How about power consumption per task?
Ardis said a focus on energy is more realistic: “That actually takes the clock rate and power out of the equation a bit. We’re a digital architecture, so to a first order, if you halve the clock rate, then you halve the power, but the energy stays about the same – minus some static current that doesn’t scale with clock rate. Another difficulty in benchmarks in the AI space is that you might say ‘I can run an MNIST using 4uJ’ while another person might have an MNIST implementation at 8uJ. You still don’t know which one is better because the accuracy of the lower energy network might be poor.  Network architecture is an important factor in understanding these performance metrics, just as they are in the software universe.”
And what about the rest of the silicon?
While the neural network accelerator is the only thing that is specifically made for AI processing, the other peripherals in the chip are intended to participate in connecting the CNN to the real world, according to Ardis.
“The micro cores not only provide system control, but are meant to get outside world data from the peripherals into the CNN as efficiently as possible,” he said. “The I/O peripherals are meant to provide plenty of options to connect to external devices: cameras, audio inputs, sensors, etc. The security blocks are intended to make sure new neural network updates are authenticated, and that any data or results can be communicated safely.”
MCU section

• 100MHz Arm Cortex-M4F (has floating point unit)
• 512kbyte flash
• 128kbyte ram
• 16kbyte instruction cache
• Ram error correction code (ECC-SEC-DED)
• 60MHz 32Bit RISC-V co-processor
• Up to 52 GPIO pins
• 12bit parallel camera interface
• I2S digital audio interface

MAX78000-face-appImage analysis using <40% of resources
For security, there are optional blocks including: secure boot, AES 128/192/256 hardware acceleration and a true random number generation for seed generation.
For battery operation, the device works from between 2.0 and 3.6V, and includes its own single-inductor multiple output (SIMO) dc-dc converter to produce appropriate rails for the internal logic and dynamic voltage scaling to minimise core dissipation. Power can be as low as 22.2μA/MHz (Arm core only, While loop execution at 3.0V from cache). Low power modes are available with coices on sram retention and real-time clock operation.
Packaging is 8 x 8mm 81pin CTBGA (0.8mm pitch) or 4.6 x 3.7mm 130pin WLP (0.35mm pitch).
What AI applications are reasonably foreseen for this device?
“We’ve had conversations and engagements with customers across many segments: industrial, consumer, medical, payment and others,” said Ardis.

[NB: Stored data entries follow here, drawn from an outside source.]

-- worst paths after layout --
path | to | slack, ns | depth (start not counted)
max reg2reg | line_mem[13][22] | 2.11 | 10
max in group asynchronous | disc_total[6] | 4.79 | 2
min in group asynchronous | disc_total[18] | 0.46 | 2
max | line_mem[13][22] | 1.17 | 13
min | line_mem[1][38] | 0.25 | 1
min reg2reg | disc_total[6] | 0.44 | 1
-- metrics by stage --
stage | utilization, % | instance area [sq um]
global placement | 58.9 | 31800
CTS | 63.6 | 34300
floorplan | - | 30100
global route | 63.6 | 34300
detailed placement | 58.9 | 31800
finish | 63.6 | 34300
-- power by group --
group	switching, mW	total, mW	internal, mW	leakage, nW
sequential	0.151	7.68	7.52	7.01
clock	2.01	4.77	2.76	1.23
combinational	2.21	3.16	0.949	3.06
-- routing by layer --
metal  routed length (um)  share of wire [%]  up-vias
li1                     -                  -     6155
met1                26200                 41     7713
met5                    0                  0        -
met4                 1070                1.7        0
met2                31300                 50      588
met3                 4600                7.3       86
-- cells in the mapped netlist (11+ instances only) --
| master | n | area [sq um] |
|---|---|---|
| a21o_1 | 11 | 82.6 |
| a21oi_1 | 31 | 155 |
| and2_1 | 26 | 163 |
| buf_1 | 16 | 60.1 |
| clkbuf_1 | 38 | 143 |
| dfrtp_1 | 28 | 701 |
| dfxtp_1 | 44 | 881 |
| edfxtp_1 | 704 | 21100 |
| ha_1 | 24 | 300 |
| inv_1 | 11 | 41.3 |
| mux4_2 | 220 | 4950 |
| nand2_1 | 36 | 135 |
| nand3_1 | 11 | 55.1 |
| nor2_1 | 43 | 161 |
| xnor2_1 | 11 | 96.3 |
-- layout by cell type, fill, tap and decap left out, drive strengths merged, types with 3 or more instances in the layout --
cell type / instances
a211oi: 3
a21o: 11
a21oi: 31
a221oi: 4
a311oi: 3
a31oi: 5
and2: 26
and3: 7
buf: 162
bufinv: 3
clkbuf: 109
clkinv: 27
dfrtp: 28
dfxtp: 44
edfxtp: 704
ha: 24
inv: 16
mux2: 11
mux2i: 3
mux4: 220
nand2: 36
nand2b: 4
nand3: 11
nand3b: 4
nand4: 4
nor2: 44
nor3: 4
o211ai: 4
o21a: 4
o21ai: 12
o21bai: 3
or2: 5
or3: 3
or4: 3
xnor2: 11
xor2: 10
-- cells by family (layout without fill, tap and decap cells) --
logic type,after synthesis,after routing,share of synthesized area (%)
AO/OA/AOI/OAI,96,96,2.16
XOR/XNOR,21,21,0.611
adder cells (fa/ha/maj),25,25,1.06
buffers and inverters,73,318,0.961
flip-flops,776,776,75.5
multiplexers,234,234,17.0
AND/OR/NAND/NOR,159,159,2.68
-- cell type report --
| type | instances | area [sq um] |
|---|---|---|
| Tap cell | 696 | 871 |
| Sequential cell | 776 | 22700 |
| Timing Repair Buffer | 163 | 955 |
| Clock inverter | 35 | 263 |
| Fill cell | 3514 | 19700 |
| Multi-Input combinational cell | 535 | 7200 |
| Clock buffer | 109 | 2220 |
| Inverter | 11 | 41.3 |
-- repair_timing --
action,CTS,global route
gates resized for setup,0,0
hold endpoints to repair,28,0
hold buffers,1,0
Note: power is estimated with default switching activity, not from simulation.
`src/design/ses_pkg.sv`:
```
// shared types, codes and helpers for the spectrum energy sampler
`default_nettype none

package ses_pkg;

    localparam int DEF_MAX_BINS  = 256;
    localparam int DEF_MAX_LINES = 16;
    localparam int DEF_RAND_BITS = 16;

    localparam int SLOT_W    = 8;
    localparam int WEIGHT_W  = 24;
    localparam int LENERGY_W = 16;
    localparam int RAND_W    = 16;
    localparam int ENERGY_W  = 17;
    localparam int STATUS_W  = 2;
    localparam int ACTION_W  = 2;
    localparam int CTOT_W    = 32;
    localparam int DTOT_W    = 28;
    localparam int TOT_W     = 33;
    localparam int CHAN_W    = 9;
    localparam int LINES_W   = 5;
    localparam int CFG_IDX_W = 2;
    localparam int CFG_DAT_W = 9;

    localparam logic [ACTION_W-1:0] ACT_LOAD_BIN  = 2'd0;
    localparam logic [ACTION_W-1:0] ACT_LOAD_LINE = 2'd1;
    localparam logic [ACTION_W-1:0] ACT_DRAW      = 2'd2;

    localparam logic [STATUS_W-1:0] STAT_CONT  = 2'd0;
    localparam logic [STATUS_W-1:0] STAT_LINE  = 2'd1;
    localparam logic [STATUS_W-1:0] STAT_RETRY = 2'd2;
    localparam logic [STATUS_W-1:0] STAT_EMPTY = 2'd3;

    localparam logic [CFG_IDX_W-1:0] REG_CONT_CHANNELS = 2'd0;
    localparam logic [CFG_IDX_W-1:0] REG_DISC_LINES    = 2'd1;

    typedef struct packed {
        logic                 bin_we;
        logic                 line_we;
        logic [SLOT_W-1:0]    slot;
        logic [WEIGHT_W-1:0]  weight;
        logic [LENERGY_W-1:0] line_energy;
    } ses_load_t;

    typedef struct packed {
        logic [LENERGY_W-1:0] energy;
        logic [DTOT_W-1:0]    cum;
    } ses_line_t;

    function automatic int addr_w(input int depth);
        return (depth > 1) ? $clog2(depth) : 1;
    endfunction

endpackage

`default_nettype wire

```
`src/design/ses_draw_ctrl.sv`:
```
// draw sequencer: part choice, rejection trial and cumulative line walk
`default_nettype none

module ses_draw_ctrl #(
    parameter int MAX_BINS  = ses_pkg::DEF_MAX_BINS,
    parameter int MAX_LINES = ses_pkg::DEF_MAX_LINES,
    parameter int RAND_BITS = ses_pkg::DEF_RAND_BITS
) (
    input  wire logic                                      clk,
    input  wire logic                                      rst_n,
    input  wire logic                                      start,
    input  wire logic [ses_pkg::ACTION_W-1:0]              action,
    input  wire logic [ses_pkg::RAND_W-1:0]                rand_part,
    input  wire logic [ses_pkg::RAND_W-1:0]                rand_energy,
    input  wire logic [ses_pkg::RAND_W-1:0]                rand_accept,
    input  wire logic [$clog2(MAX_BINS + 1)-1:0]           bins_used,
    input  wire logic [$clog2(MAX_LINES + 1)-1:0]          lines_used,
    input  wire logic [ses_pkg::CTOT_W-1:0]                cont_total,
    input  wire logic [ses_pkg::DTOT_W-1:0]                disc_total,
    input  wire logic [ses_pkg::WEIGHT_W-1:0]              bin_peak,
    input  wire logic [ses_pkg::WEIGHT_W-1:0]              bin_rd_data,
    input  wire ses_pkg::ses_line_t                        line_rd_data,
    output logic      [ses_pkg::addr_w(MAX_BINS)-1:0]      bin_rd_addr,
    output logic      [ses_pkg::addr_w(MAX_LINES)-1:0]     line_rd_addr,
    output logic                                           busy,
    output logic                                           done,
    output logic      [ses_pkg::ENERGY_W-1:0]              energy,
    output logic      [ses_pkg::STATUS_W-1:0]              status
);
    import ses_pkg::*;

    localparam int RW   = RAND_BITS;
    localparam int PW   = RW + TOT_W;
    localparam int BA_W = addr_w(MAX_BINS);
    localparam int LA_W = addr_w(MAX_LINES);
    localparam int N_W  = $clog2(MAX_BINS + 1);
    localparam int M_W  = $clog2(MAX_LINES + 1);

    localparam logic [2:0] S_IDLE  = 3'd0;
    localparam logic [2:0] S_PMUL  = 3'd1;
    localparam logic [2:0] S_PCMP  = 3'd2;
    localparam logic [2:0] S_BMUL  = 3'd3;
    localparam logic [2:0] S_BRD   = 3'd4;
    localparam logic [2:0] S_BCMP  = 3'd5;
    localparam logic [2:0] S_DMUL  = 3'd6;
    localparam logic [2:0] S_DWALK = 3'd7;

    logic [2:0]          state_reg;
    logic [2:0]          state_next;
    logic [LA_W-1:0]     walk_reg;
    logic [LA_W-1:0]     walk_next;
    logic                done_reg;
    logic                done_next;
    logic [ENERGY_W-1:0] energy_reg;
    logic [ENERGY_W-1:0] energy_next;
    logic [STATUS_W-1:0] status_reg;
    logic [STATUS_W-1:0] status_next;
    logic [RW-1:0]       rp_reg;
    logic [RW-1:0]       re_reg;
    logic [RW-1:0]       ra_reg;
    logic [PW-1:0]       prod_reg;
    logic [ENERGY_W-1:0] epend_reg;

    logic                draw_go;
    logic [CTOT_W-1:0]   cw;
    logic [DTOT_W-1:0]   dw;
    logic [TOT_W-1:0]    total;
    logic                part_cont;
    logic [RW-1:0]       mul_a;
    logic [TOT_W-1:0]    mul_b;
    logic                mul_en;
    logic [PW-1:0]       bin_full;
    logic [PW+7:0]       pos_full;
    logic [18:0]         pos_mid;
    logic [ENERGY_W-1:0] pos_sat;
    logic                reject;
    logic                hit;
    logic                last;

    assign busy    = (state_reg != S_IDLE);
    assign draw_go = start && !busy && (action == ACT_DRAW);

    always_comb
    begin
        cw        = (bins_used != '0) ? cont_total : '0;
        dw        = (lines_used != '0) ? disc_total : '0;
        total     = TOT_W'(cw) + TOT_W'(dw);
        part_cont = prod_reg < PW'({cw, {RW{1'b0}}});
        bin_full  = prod_reg >> RW;
        pos_full  = {prod_reg, 8'd0} >> RW;
        pos_mid   = 19'(pos_full) + 19'd128;
        pos_sat   = pos_mid[18:17] != 2'b00 ? {ENERGY_W{1'b1}} : pos_mid[16:0];
        reject    = PW'({bin_rd_data, {RW{1'b0}}}) < prod_reg;
        hit       = prod_reg < PW'({line_rd_data.cum, {RW{1'b0}}});
        last      = M_W'(walk_reg) == (lines_used - M_W'(1));
    end

    assign bin_rd_addr  = bin_full[BA_W-1:0];
    assign line_rd_addr = (state_reg == S_DMUL) ? '0 : walk_reg + LA_W'(1);

    // shared multiplier operand select
    always_comb
    begin
        mul_a  = re_reg;
        mul_b  = TOT_W'(disc_total);
        mul_en = 1'b0;
        unique case (state_reg)
            S_PMUL:
            begin
                mul_a  = rp_reg;
                mul_b  = total;
                mul_en = 1'b1;
            end
            S_BMUL:
            begin
                mul_a  = re_reg;
                mul_b  = TOT_W'(bins_used);
                mul_en = 1'b1;
            end
            S_BRD:
            begin
                mul_a  = ra_reg;
                mul_b  = TOT_W'(bin_peak);
                mul_en = 1'b1;
            end
            S_DMUL:
            begin
                mul_a  = re_reg;
                mul_b  = TOT_W'(disc_total);
                mul_en = 1'b1;
            end
            default:
            begin
                mul_en = 1'b0;
            end
        endcase
    end

    always_comb
    begin
        state_next  = state_reg;
        walk_next   = walk_reg;
        done_next   = 1'b0;
        energy_next = energy_reg;
        status_next = status_reg;
        unique case (state_reg)
            S_IDLE:
            begin
                if (draw_go)
                begin
                    if (total == '0)
                    begin
                        done_next   = 1'b1;
                        energy_next = '0;
                        status_next = STAT_EMPTY;
                    end
                    else
                    begin
                        state_next = S_PMUL;
                    end
                end
            end
            S_PMUL:
            begin
                state_next = S_PCMP;
            end
            S_PCMP:
            begin
                state_next = part_cont ? S_BMUL : S_DMUL;
            end
            S_BMUL:
            begin
                state_next = S_BRD;
            end
            S_BRD:
            begin
                state_next = S_BCMP;
            end
            S_BCMP:
            begin
                done_next  = 1'b1;
                state_next = S_IDLE;
                if (reject)
                begin
                    energy_next = '0;
                    status_next = STAT_RETRY;
                end
                else
                begin
                    energy_next = epend_reg;
                    status_next = STAT_CONT;
                end
            end
            S_DMUL:
            begin
                walk_next  = '0;
                state_next = S_DWALK;
            end
            S_DWALK:
            begin
                if (hit || last)
                begin
                    done_next   = 1'b1;
                    energy_next = ENERGY_W'(line_rd_data.energy);
                    status_next = STAT_LINE;
                    state_next  = S_IDLE;
                end
                else
                begin
                    walk_next = walk_reg + LA_W'(1);
                end
            end
            default:
            begin
                state_next = S_IDLE;
            end
        endcase
    end

    always_ff @(posedge clk or negedge rst_n)
    begin
        if (!rst_n)
        begin
            state_reg <= S_IDLE;
            walk_reg  <= '0;
            done_reg  <= 1'b0;
        end
        else
        begin
            state_reg <= state_next;
            walk_reg  <= walk_next;
            done_reg  <= done_next;
        end
    end

    always_ff @(posedge clk)
    begin
        energy_reg <= energy_next;
        status_reg <= status_next;
        if (draw_go)
        begin
            rp_reg <= RW'(rand_part);
            re_reg <= RW'(rand_energy);
            ra_reg <= RW'(rand_accept);
        end
        if (mul_en)
        begin
            prod_reg <= PW'(mul_a) * PW'(mul_b);
        end
        if (state_reg == S_BRD)
        begin
            epend_reg <= pos_sat;
        end
    end

    assign done   = done_reg;
    assign energy = energy_reg;
    assign status = status_reg;

endmodule

`default_nettype wire
```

Each new customer conversation seems to bring us a new use case for the technology.  I’m especially excited about the vision and audio applications that we are engaged with – counting things like people and pills, and recognising things like animals, events or people – because we’re bringing new functionality to applications since these are things embedded systems and microcontrollers could never really achieve before.”
The company’s list of potential applications includes: object detection and classification, spoken multi-keyword recognition, sound classification, noise cancellation, facial recognition, heart rate analysis, heath sign analysis, multi-sensor analysis and predictive maintenance.